Collected data entries:
================================

## src/rtl/grant_path_mux_pkg.sv

```systemverilog
// Shared types and default constants for the grant-path mux slice.
// Holds the source and holding-register state enums plus default widths.
package grant_path_mux_pkg;

    // Which requester the held payload came from.
    typedef enum logic {
        SRC_1 = 1'b0,
        SRC_2 = 1'b1
    } src_t;

    // Single-entry output holding register occupancy.
    typedef enum logic {
        EMPTY = 1'b0,
        FULL  = 1'b1
    } hold_state_t;

    localparam int DEF_DATA_W     = 8;
    localparam int DEF_STARVE_MAX = 15;
    localparam int DEF_CNT_W      = 4;

endpackage

```

## src/rtl/grant_path_mux_starve_counter.sv

```systemverilog
// Per-requester starvation counter with a registered alarm output.
// Ports: clk, reset (async, active-low), pending (request outstanding),
//        served (request acknowledged this cycle), alarm (counter at max).
module starve_counter
    import grant_path_mux_pkg::*;
#(
    parameter int CNT_W      = DEF_CNT_W,
    parameter int STARVE_MAX = DEF_STARVE_MAX
) (
    input  logic clk,
    input  logic reset,
    input  logic pending,
    input  logic served,
    output logic alarm
);

    localparam logic [CNT_W-1:0] MAX_CNT = CNT_W'(STARVE_MAX);

    logic [CNT_W-1:0] cnt_q;
    logic [CNT_W-1:0] cnt_d;
    logic             alarm_q;

    // Count consecutive cycles of waiting; any gap or service restarts.
    always_comb begin
        cnt_d = cnt_q;
        if (!pending || served) begin
            cnt_d = '0;
        end else if (cnt_q != MAX_CNT) begin
            cnt_d = cnt_q + CNT_W'(1);
        end
    end

    // Alarm is a flop loaded from the next count, so it tracks
    // the counter value exactly but never glitches.
    always_ff @(posedge clk or negedge reset) begin
        if (!reset) begin
            cnt_q   <= '0;
            alarm_q <= 1'b0;
        end else begin
            cnt_q   <= cnt_d;
            alarm_q <= (cnt_d == MAX_CNT);
        end
    end

    assign alarm = alarm_q;

endmodule

```

## src/rtl/grant_path_mux.sv

```systemverilog
// Routes the granted requester's payload into a one-entry holding
// register driving a shared resource (valid/ready), acks captures, and
// monitors the grant path for conflicts, spurious grants and starvation.
// Ports:
//   clk, reset (async, active-low)
//   req_1/req_2, grant_1/grant_2, data_1/data_2 : requester side
//   ack_1/ack_2 : combinational capture acknowledge
//   out_valid/out_data/out_src/out_ready : resource handshake
//   conflict_err/spurious_err : sticky flags, err_clear clears
//   starve_1/starve_2 : starvation alarms
module grant_path_mux
    import grant_path_mux_pkg::*;
#(
    parameter int DATA_W     = DEF_DATA_W,
    parameter int STARVE_MAX = DEF_STARVE_MAX,
    parameter int CNT_W      = DEF_CNT_W
) (
    input  logic              clk,
    input  logic              reset,
    input  logic              req_1,
    input  logic              req_2,
    input  logic              grant_1,
    input  logic              grant_2,
    input  logic [DATA_W-1:0] data_1,
    input  logic [DATA_W-1:0] data_2,
    output logic              ack_1,
    output logic              ack_2,
    output logic              out_valid,
    output logic [DATA_W-1:0] out_data,
    output logic              out_src,
    input  logic              out_ready,
    output logic              conflict_err,
    output logic              spurious_err,
    output logic              starve_1,
    output logic              starve_2,
    input  logic              err_clear
);

    hold_state_t       state_q;
    hold_state_t       state_d;
    logic [DATA_W-1:0] data_q;
    src_t              src_q;
    logic              conflict_q;
    logic              spurious_q;

    logic conflict;
    logic spurious;
    logic elig_1;
    logic elig_2;
    logic can_load;
    logic load;

    // Grant-path decode. Simultaneous grants are never arbitrated here.
    assign conflict = grant_1 && grant_2;
    assign spurious = (grant_1 && !req_1) || (grant_2 && !req_2);
    assign elig_1   = grant_1 && req_1 && !conflict;
    assign elig_2   = grant_2 && req_2 && !conflict;

    // While reset is asserted the register refuses loads, keeping acks
    // low even though reset does not wait for a clock edge.
    assign can_load = reset && ((state_q == EMPTY) || out_ready);
    assign load     = ack_1 || ack_2;

    // Holding-register state.
    always_ff @(posedge clk or negedge reset) begin
        if (!reset) begin
            state_q <= EMPTY;
        end else begin
            state_q <= state_d;
        end
    end

    // Next state: a load wins over a drain, giving pass-through refill.
    always_comb begin
        state_d = state_q;
        if (load) begin
            state_d = FULL;
        end else if (state_q == FULL && out_ready) begin
            state_d = EMPTY;
        end
    end

    // FSM outputs.
    always_comb begin
        ack_1     = 1'b0;
        ack_2     = 1'b0;
        out_valid = (state_q == FULL);
        if (can_load) begin
            ack_1 = elig_1;
            ack_2 = elig_2;
        end
    end

    // Payload capture; the eligibility terms are mutually exclusive.
    always_ff @(posedge clk or negedge reset) begin
        if (!reset) begin
            data_q <= '0;
            src_q  <= SRC_1;
        end else if (load) begin
            data_q <= ack_2 ? data_2 : data_1;
            src_q  <= ack_2 ? SRC_2 : SRC_1;
        end
    end

    // Sticky flags: a new event in the clearing cycle keeps the flag set.
    always_ff @(posedge clk or negedge reset) begin
        if (!reset) begin
            conflict_q <= 1'b0;
            spurious_q <= 1'b0;
        end else begin
            if (conflict) begin
                conflict_q <= 1'b1;
            end else if (err_clear) begin
                conflict_q <= 1'b0;
            end
            if (spurious) begin
                spurious_q <= 1'b1;
            end else if (err_clear) begin
                spurious_q <= 1'b0;
            end
        end
    end

    starve_counter #(
        .CNT_W      (CNT_W),
        .STARVE_MAX (STARVE_MAX)
    ) u_starve_1 (
        .clk     (clk),
        .reset   (reset),
        .pending (req_1),
        .served  (ack_1),
        .alarm   (starve_1)
    );

    starve_counter #(
        .CNT_W      (CNT_W),
        .STARVE_MAX (STARVE_MAX)
    ) u_starve_2 (
        .clk     (clk),
        .reset   (reset),
        .pending (req_2),
        .served  (ack_2),
        .alarm   (starve_2)
    );

    assign out_data     = data_q;
    assign out_src      = src_q;
    assign conflict_err = conflict_q;
    assign spurious_err = spurious_q;

endmodule

```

================================

Description of the task: Line by line, retype the records with no changes.

Result of the exercise:
## src/rtl/grant_path_mux_pkg.sv

```systemverilog
// Shared types and default constants for the grant-path mux slice.
// Holds the source and holding-register state enums plus default widths.
package grant_path_mux_pkg;

    // Which requester the held payload came from.
    typedef enum logic {
        SRC_1 = 1'b0,
        SRC_2 = 1'b1
    } src_t;

    // Single-entry output holding register occupancy.
    typedef enum logic {
        EMPTY = 1'b0,
        FULL  = 1'b1
    } hold_state_t;

    localparam int DEF_DATA_W     = 8;
    localparam int DEF_STARVE_MAX = 15;
    localparam int DEF_CNT_W      = 4;

endpackage

```

## src/rtl/grant_path_mux_starve_counter.sv

```systemverilog
// Per-requester starvation counter with a registered alarm output.
// Ports: clk, reset (async, active-low), pending (request outstanding),
//        served (request acknowledged this cycle), alarm (counter at max).
module starve_counter
    import grant_path_mux_pkg::*;
#(
    parameter int CNT_W      = DEF_CNT_W,
    parameter int STARVE_MAX = DEF_STARVE_MAX
) (
    input  logic clk,
    input  logic reset,
    input  logic pending,
    input  logic served,
    output logic alarm
);

    localparam logic [CNT_W-1:0] MAX_CNT = CNT_W'(STARVE_MAX);

    logic [CNT_W-1:0] cnt_q;
    logic [CNT_W-1:0] cnt_d;
    logic             alarm_q;

    // Count consecutive cycles of waiting; any gap or service restarts.
    always_comb begin
        cnt_d = cnt_q;
        if (!pending || served) begin
            cnt_d = '0;
        end else if (cnt_q != MAX_CNT) begin
            cnt_d = cnt_q + CNT_W'(1);
        end
    end

    // Alarm is a flop loaded from the next count, so it tracks
    // the counter value exactly but never glitches.
    always_ff @(posedge clk or negedge reset) begin
        if (!reset) begin
            cnt_q   <= '0;
            alarm_q <= 1'b0;
        end else begin
            cnt_q   <= cnt_d;
            alarm_q <= (cnt_d == MAX_CNT);
        end
    end

    assign alarm = alarm_q;

endmodule

```

## src/rtl/grant_path_mux.sv

```systemverilog
// Routes the granted requester's payload into a one-entry holding
// register driving a shared resource (valid/ready), acks captures, and
// monitors the grant path for conflicts, spurious grants and starvation.
// Ports:
//   clk, reset (async, active-low)
//   req_1/req_2, grant_1/grant_2, data_1/data_2 : requester side
//   ack_1/ack_2 : combinational capture acknowledge
//   out_valid/out_data/out_src/out_ready : resource handshake
//   conflict_err/spurious_err : sticky flags, err_clear clears
//   starve_1/starve_2 : starvation alarms
module grant_path_mux
    import grant_path_mux_pkg::*;
#(
    parameter int DATA_W     = DEF_DATA_W,
    parameter int STARVE_MAX = DEF_STARVE_MAX,
    parameter int CNT_W      = DEF_CNT_W
) (
    input  logic              clk,
    input  logic              reset,
    input  logic              req_1,
    input  logic              req_2,
    input  logic              grant_1,
    input  logic              grant_2,
    input  logic [DATA_W-1:0] data_1,
    input  logic [DATA_W-1:0] data_2,
    output logic              ack_1,
    output logic              ack_2,
    output logic              out_valid,
    output logic [DATA_W-1:0] out_data,
    output logic              out_src,
    input  logic              out_ready,
    output logic              conflict_err,
    output logic              spurious_err,
    output logic              starve_1,
    output logic              starve_2,
    input  logic              err_clear
);

    hold_state_t       state_q;
    hold_state_t       state_d;
    logic [DATA_W-1:0] data_q;
    src_t              src_q;
    logic              conflict_q;
    logic              spurious_q;

    logic conflict;
    logic spurious;
    logic elig_1;
    logic elig_2;
    logic can_load;
    logic load;

    // Grant-path decode. Simultaneous grants are never arbitrated here.
    assign conflict = grant_1 && grant_2;
    assign spurious = (grant_1 && !req_1) || (grant_2 && !req_2);
    assign elig_1   = grant_1 && req_1 && !conflict;
    assign elig_2   = grant_2 && req_2 && !conflict;

    // While reset is asserted the register refuses loads, keeping acks
    // low even though reset does not wait for a clock edge.
    assign can_load = reset && ((state_q == EMPTY) || out_ready);
    assign load     = ack_1 || ack_2;

    // Holding-register state.
    always_ff @(posedge clk or negedge reset) begin
        if (!reset) begin
            state_q <= EMPTY;
        end else begin
            state_q <= state_d;
        end
    end

    // Next state: a load wins over a drain, giving pass-through refill.
    always_comb begin
        state_d = state_q;
        if (load) begin
            state_d = FULL;
        end else if (state_q == FULL && out_ready) begin
            state_d = EMPTY;
        end
    end

    // FSM outputs.
    always_comb begin
        ack_1     = 1'b0;
        ack_2     = 1'b0;
        out_valid = (state_q == FULL);
        if (can_load) begin
            ack_1 = elig_1;
            ack_2 = elig_2;
        end
    end

    // Payload capture; the eligibility terms are mutually exclusive.
    always_ff @(posedge clk or negedge reset) begin
        if (!reset) begin
            data_q <= '0;
            src_q  <= SRC_1;
        end else if (load) begin
            data_q <= ack_2 ? data_2 : data_1;
            src_q  <= ack_2 ? SRC_2 : SRC_1;
        end
    end

    // Sticky flags: a new event in the clearing cycle keeps the flag set.
    always_ff @(posedge clk or negedge reset) begin
        if (!reset) begin
            conflict_q <= 1'b0;
            spurious_q <= 1'b0;
        end else begin
            if (conflict) begin
                conflict_q <= 1'b1;
            end else if (err_clear) begin
                conflict_q <= 1'b0;
            end
            if (spurious) begin
                spurious_q <= 1'b1;
            end else if (err_clear) begin
                spurious_q <= 1'b0;
            end
        end
    end

    starve_counter #(
        .CNT_W      (CNT_W),
        .STARVE_MAX (STARVE_MAX)
    ) u_starve_1 (
        .clk     (clk),
        .reset   (reset),
        .pending (req_1),
        .served  (ack_1),
        .alarm   (starve_1)
    );

    starve_counter #(
        .CNT_W      (CNT_W),
        .STARVE_MAX (STARVE_MAX)
    ) u_starve_2 (
        .clk     (clk),
        .reset   (reset),
        .pending (req_2),
        .served  (ack_2),
        .alarm   (starve_2)
    );

    assign out_data     = data_q;
    assign out_src      = src_q;
    assign conflict_err = conflict_q;
    assign spurious_err = spurious_q;

endmodule

```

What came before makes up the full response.